**Task directions:**
Every entry needs to be printed exactly, please.

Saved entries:
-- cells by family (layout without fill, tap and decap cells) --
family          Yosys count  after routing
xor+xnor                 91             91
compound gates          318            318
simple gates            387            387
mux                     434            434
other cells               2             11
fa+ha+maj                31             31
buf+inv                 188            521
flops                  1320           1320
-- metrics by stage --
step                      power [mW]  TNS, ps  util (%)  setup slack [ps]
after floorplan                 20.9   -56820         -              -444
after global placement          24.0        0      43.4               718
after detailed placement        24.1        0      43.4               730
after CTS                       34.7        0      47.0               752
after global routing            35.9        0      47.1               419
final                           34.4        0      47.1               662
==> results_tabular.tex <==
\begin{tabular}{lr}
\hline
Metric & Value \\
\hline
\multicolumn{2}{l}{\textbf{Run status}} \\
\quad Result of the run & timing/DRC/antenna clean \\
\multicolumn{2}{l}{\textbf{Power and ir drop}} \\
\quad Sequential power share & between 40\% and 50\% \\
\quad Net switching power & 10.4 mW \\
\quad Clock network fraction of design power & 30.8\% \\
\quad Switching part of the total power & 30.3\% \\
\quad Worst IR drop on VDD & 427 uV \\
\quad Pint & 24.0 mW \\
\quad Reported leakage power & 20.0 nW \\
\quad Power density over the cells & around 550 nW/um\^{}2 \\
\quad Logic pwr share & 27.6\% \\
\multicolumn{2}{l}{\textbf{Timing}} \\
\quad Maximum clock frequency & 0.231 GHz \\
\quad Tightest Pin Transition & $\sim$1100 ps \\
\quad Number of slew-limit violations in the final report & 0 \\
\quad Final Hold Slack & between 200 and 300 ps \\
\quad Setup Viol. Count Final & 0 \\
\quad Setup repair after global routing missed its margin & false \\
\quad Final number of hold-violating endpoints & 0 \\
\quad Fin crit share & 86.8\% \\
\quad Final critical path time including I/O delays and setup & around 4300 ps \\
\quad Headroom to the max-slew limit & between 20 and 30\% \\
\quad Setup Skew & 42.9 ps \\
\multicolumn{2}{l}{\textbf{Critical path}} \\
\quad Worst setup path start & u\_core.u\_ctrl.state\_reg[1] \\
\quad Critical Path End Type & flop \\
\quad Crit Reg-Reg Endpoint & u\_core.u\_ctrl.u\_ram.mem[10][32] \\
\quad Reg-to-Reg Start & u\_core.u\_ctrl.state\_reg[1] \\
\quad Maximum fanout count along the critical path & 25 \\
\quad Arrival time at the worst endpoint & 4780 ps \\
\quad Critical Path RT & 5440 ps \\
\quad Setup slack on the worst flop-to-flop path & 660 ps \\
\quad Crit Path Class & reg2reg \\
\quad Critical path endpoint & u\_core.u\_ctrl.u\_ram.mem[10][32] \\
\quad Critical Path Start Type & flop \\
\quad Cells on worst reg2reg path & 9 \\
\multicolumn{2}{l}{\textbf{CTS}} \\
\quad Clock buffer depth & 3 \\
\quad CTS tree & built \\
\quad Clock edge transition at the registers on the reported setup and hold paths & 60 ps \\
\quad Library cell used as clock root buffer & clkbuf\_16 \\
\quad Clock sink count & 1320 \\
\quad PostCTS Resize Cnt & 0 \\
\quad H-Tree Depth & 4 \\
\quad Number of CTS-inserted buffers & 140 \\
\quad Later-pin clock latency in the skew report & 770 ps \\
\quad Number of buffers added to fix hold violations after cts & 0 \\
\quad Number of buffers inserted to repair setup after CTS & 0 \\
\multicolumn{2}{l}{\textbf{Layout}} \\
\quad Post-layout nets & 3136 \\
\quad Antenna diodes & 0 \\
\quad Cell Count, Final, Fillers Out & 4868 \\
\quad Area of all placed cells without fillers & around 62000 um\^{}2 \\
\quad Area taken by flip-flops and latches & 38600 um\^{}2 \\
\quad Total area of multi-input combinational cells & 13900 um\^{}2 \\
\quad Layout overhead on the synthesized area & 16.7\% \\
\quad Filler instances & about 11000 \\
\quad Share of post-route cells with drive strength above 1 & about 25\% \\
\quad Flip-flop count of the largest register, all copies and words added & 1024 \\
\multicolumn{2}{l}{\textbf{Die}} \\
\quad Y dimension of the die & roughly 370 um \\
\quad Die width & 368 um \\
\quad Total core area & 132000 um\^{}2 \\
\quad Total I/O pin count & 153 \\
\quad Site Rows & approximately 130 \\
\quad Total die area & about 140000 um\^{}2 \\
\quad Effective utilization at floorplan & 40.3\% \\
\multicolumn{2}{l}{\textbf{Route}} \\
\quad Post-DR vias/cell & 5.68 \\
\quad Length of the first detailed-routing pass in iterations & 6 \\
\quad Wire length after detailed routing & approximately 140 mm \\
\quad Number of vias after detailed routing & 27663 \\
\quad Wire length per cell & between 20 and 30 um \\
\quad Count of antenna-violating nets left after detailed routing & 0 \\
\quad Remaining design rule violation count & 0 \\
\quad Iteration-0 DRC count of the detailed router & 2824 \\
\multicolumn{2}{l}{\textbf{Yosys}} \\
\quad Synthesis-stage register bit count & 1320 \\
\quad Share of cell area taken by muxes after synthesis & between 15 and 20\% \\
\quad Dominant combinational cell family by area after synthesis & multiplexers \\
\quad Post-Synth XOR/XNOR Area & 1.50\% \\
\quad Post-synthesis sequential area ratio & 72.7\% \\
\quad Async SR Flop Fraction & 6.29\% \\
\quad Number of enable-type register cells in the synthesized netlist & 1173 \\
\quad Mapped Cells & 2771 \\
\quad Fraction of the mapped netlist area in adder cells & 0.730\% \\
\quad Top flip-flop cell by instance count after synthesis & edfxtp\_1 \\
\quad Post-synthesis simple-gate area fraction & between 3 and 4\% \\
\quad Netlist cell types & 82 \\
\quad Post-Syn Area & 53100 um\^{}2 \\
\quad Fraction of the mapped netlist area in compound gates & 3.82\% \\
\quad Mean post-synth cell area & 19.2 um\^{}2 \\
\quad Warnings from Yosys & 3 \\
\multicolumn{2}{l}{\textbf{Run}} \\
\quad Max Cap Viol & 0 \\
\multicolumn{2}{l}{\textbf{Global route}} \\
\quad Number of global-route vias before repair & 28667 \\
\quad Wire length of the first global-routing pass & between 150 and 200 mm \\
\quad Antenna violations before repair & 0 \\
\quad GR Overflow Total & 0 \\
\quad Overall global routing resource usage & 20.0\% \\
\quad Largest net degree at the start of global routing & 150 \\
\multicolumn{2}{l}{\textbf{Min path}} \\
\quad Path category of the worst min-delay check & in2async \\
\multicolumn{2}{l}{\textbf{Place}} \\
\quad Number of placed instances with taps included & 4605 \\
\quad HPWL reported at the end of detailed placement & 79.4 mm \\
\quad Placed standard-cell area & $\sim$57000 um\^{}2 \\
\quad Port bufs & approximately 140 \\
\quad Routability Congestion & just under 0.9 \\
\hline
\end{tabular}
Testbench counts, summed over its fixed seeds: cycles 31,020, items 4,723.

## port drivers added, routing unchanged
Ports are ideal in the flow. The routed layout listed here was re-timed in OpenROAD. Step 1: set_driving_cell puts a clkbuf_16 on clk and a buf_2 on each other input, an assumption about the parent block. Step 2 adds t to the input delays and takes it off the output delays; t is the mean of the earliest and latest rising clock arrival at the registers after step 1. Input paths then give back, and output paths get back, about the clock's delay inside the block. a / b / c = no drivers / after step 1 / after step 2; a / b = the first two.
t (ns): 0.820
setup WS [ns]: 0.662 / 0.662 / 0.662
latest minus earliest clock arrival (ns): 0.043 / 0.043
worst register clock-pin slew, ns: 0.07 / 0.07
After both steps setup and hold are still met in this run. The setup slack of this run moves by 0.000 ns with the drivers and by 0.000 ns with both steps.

**Exercise output:**
-- cells by family (layout without fill, tap and decap cells) --
family          Yosys count  after routing
xor+xnor                 91             91
compound gates          318            318
simple gates            387            387
mux                     434            434
other cells               2             11
fa+ha+maj                31             31
buf+inv                 188            521
flops                  1320           1320
-- metrics by stage --
step                      power [mW]  TNS, ps  util (%)  setup slack [ps]
after floorplan                 20.9   -56820         -              -444
after global placement          24.0        0      43.4               718
after detailed placement        24.1        0      43.4               730
after CTS                       34.7        0      47.0               752
after global routing            35.9        0      47.1               419
final                           34.4        0      47.1               662
==> results_tabular.tex <==
\begin{tabular}{lr}
\hline
Metric & Value \\
\hline
\multicolumn{2}{l}{\textbf{Run status}} \\
\quad Result of the run & timing/DRC/antenna clean \\
\multicolumn{2}{l}{\textbf{Power and ir drop}} \\
\quad Sequential power share & between 40\% and 50\% \\
\quad Net switching power & 10.4 mW \\
\quad Clock network fraction of design power & 30.8\% \\
\quad Switching part of the total power & 30.3\% \\
\quad Worst IR drop on VDD & 427 uV \\
\quad Pint & 24.0 mW \\
\quad Reported leakage power & 20.0 nW \\
\quad Power density over the cells & around 550 nW/um\^{}2 \\
\quad Logic pwr share & 27.6\% \\
\multicolumn{2}{l}{\textbf{Timing}} \\
\quad Maximum clock frequency & 0.231 GHz \\
\quad Tightest Pin Transition & $\sim$1100 ps \\
\quad Number of slew-limit violations in the final report & 0 \\
\quad Final Hold Slack & between 200 and 300 ps \\
\quad Setup Viol. Count Final & 0 \\
\quad Setup repair after global routing missed its margin & false \\
\quad Final number of hold-violating endpoints & 0 \\
\quad Fin crit share & 86.8\% \\
\quad Final critical path time including I/O delays and setup & around 4300 ps \\
\quad Headroom to the max-slew limit & between 20 and 30\% \\
\quad Setup Skew & 42.9 ps \\
\multicolumn{2}{l}{\textbf{Critical path}} \\
\quad Worst setup path start & u\_core.u\_ctrl.state\_reg[1] \\
\quad Critical Path End Type & flop \\
\quad Crit Reg-Reg Endpoint & u\_core.u\_ctrl.u\_ram.mem[10][32] \\
\quad Reg-to-Reg Start & u\_core.u\_ctrl.state\_reg[1] \\
\quad Maximum fanout count along the critical path & 25 \\
\quad Arrival time at the worst endpoint & 4780 ps \\
\quad Critical Path RT & 5440 ps \\
\quad Setup slack on the worst flop-to-flop path & 660 ps \\
\quad Crit Path Class & reg2reg \\
\quad Critical path endpoint & u\_core.u\_ctrl.u\_ram.mem[10][32] \\
\quad Critical Path Start Type & flop \\
\quad Cells on worst reg2reg path & 9 \\
\multicolumn{2}{l}{\textbf{CTS}} \\
\quad Clock buffer depth & 3 \\
\quad CTS tree & built \\
\quad Clock edge transition at the registers on the reported setup and hold paths & 60 ps \\
\quad Library cell used as clock root buffer & clkbuf\_16 \\
\quad Clock sink count & 1320 \\
\quad PostCTS Resize Cnt & 0 \\
\quad H-Tree Depth & 4 \\
\quad Number of CTS-inserted buffers & 140 \\
\quad Later-pin clock latency in the skew report & 770 ps \\
\quad Number of buffers added to fix hold violations after cts & 0 \\
\quad Number of buffers inserted to repair setup after CTS & 0 \\
\multicolumn{2}{l}{\textbf{Layout}} \\
\quad Post-layout nets & 3136 \\
\quad Antenna diodes & 0 \\
\quad Cell Count, Final, Fillers Out & 4868 \\
\quad Area of all placed cells without fillers & around 62000 um\^{}2 \\
\quad Area taken by flip-flops and latches & 38600 um\^{}2 \\
\quad Total area of multi-input combinational cells & 13900 um\^{}2 \\
\quad Layout overhead on the synthesized area & 16.7\% \\
\quad Filler instances & about 11000 \\
\quad Share of post-route cells with drive strength above 1 & about 25\% \\
\quad Flip-flop count of the largest register, all copies and words added & 1024 \\
\multicolumn{2}{l}{\textbf{Die}} \\
\quad Y dimension of the die & roughly 370 um \\
\quad Die width & 368 um \\
\quad Total core area & 132000 um\^{}2 \\
\quad Total I/O pin count & 153 \\
\quad Site Rows & approximately 130 \\
\quad Total die area & about 140000 um\^{}2 \\
\quad Effective utilization at floorplan & 40.3\% \\
\multicolumn{2}{l}{\textbf{Route}} \\
\quad Post-DR vias/cell & 5.68 \\
\quad Length of the first detailed-routing pass in iterations & 6 \\
\quad Wire length after detailed routing & approximately 140 mm \\
\quad Number of vias after detailed routing & 27663 \\
\quad Wire length per cell & between 20 and 30 um \\
\quad Count of antenna-violating nets left after detailed routing & 0 \\
\quad Remaining design rule violation count & 0 \\
\quad Iteration-0 DRC count of the detailed router & 2824 \\
\multicolumn{2}{l}{\textbf{Yosys}} \\
\quad Synthesis-stage register bit count & 1320 \\
\quad Share of cell area taken by muxes after synthesis & between 15 and 20\% \\
\quad Dominant combinational cell family by area after synthesis & multiplexers \\
\quad Post-Synth XOR/XNOR Area & 1.50\% \\
\quad Post-synthesis sequential area ratio & 72.7\% \\
\quad Async SR Flop Fraction & 6.29\% \\
\quad Number of enable-type register cells in the synthesized netlist & 1173 \\
\quad Mapped Cells & 2771 \\
\quad Fraction of the mapped netlist area in adder cells & 0.730\% \\
\quad Top flip-flop cell by instance count after synthesis & edfxtp\_1 \\
\quad Post-synthesis simple-gate area fraction & between 3 and 4\% \\
\quad Netlist cell types & 82 \\
\quad Post-Syn Area & 53100 um\^{}2 \\
\quad Fraction of the mapped netlist area in compound gates & 3.82\% \\
\quad Mean post-synth cell area & 19.2 um\^{}2 \\
\quad Warnings from Yosys & 3 \\
\multicolumn{2}{l}{\textbf{Run}} \\
\quad Max Cap Viol & 0 \\
\multicolumn{2}{l}{\textbf{Global route}} \\
\quad Number of global-route vias before repair & 28667 \\
\quad Wire length of the first global-routing pass & between 150 and 200 mm \\
\quad Antenna violations before repair & 0 \\
\quad GR Overflow Total & 0 \\
\quad Overall global routing resource usage & 20.0\% \\
\quad Largest net degree at the start of global routing & 150 \\
\multicolumn{2}{l}{\textbf{Min path}} \\
\quad Path category of the worst min-delay check & in2async \\
\multicolumn{2}{l}{\textbf{Place}} \\
\quad Number of placed instances with taps included & 4605 \\
\quad HPWL reported at the end of detailed placement & 79.4 mm \\
\quad Placed standard-cell area & $\sim$57000 um\^{}2 \\
\quad Port bufs & approximately 140 \\
\quad Routability Congestion & just under 0.9 \\
\hline
\end{tabular}
Testbench counts, summed over its fixed seeds: cycles 31,020, items 4,723.

## port drivers added, routing unchanged
Ports are ideal in the flow. The routed layout listed here was re-timed in OpenROAD. Step 1: set_driving_cell puts a clkbuf_16 on clk and a buf_2 on each other input, an assumption about the parent block. Step 2 adds t to the input delays and takes it off the output delays; t is the mean of the earliest and latest rising clock arrival at the registers after step 1. Input paths then give back, and output paths get back, about the clock's delay inside the block. a / b / c = no drivers / after step 1 / after step 2; a / b = the first two.
t (ns): 0.820
setup WS [ns]: 0.662 / 0.662 / 0.662
latest minus earliest clock arrival (ns): 0.043 / 0.043
worst register clock-pin slew, ns: 0.07 / 0.07
After both steps setup and hold are still met in this run. The setup slack of this run moves by 0.000 ns with the drivers and by 0.000 ns with both steps.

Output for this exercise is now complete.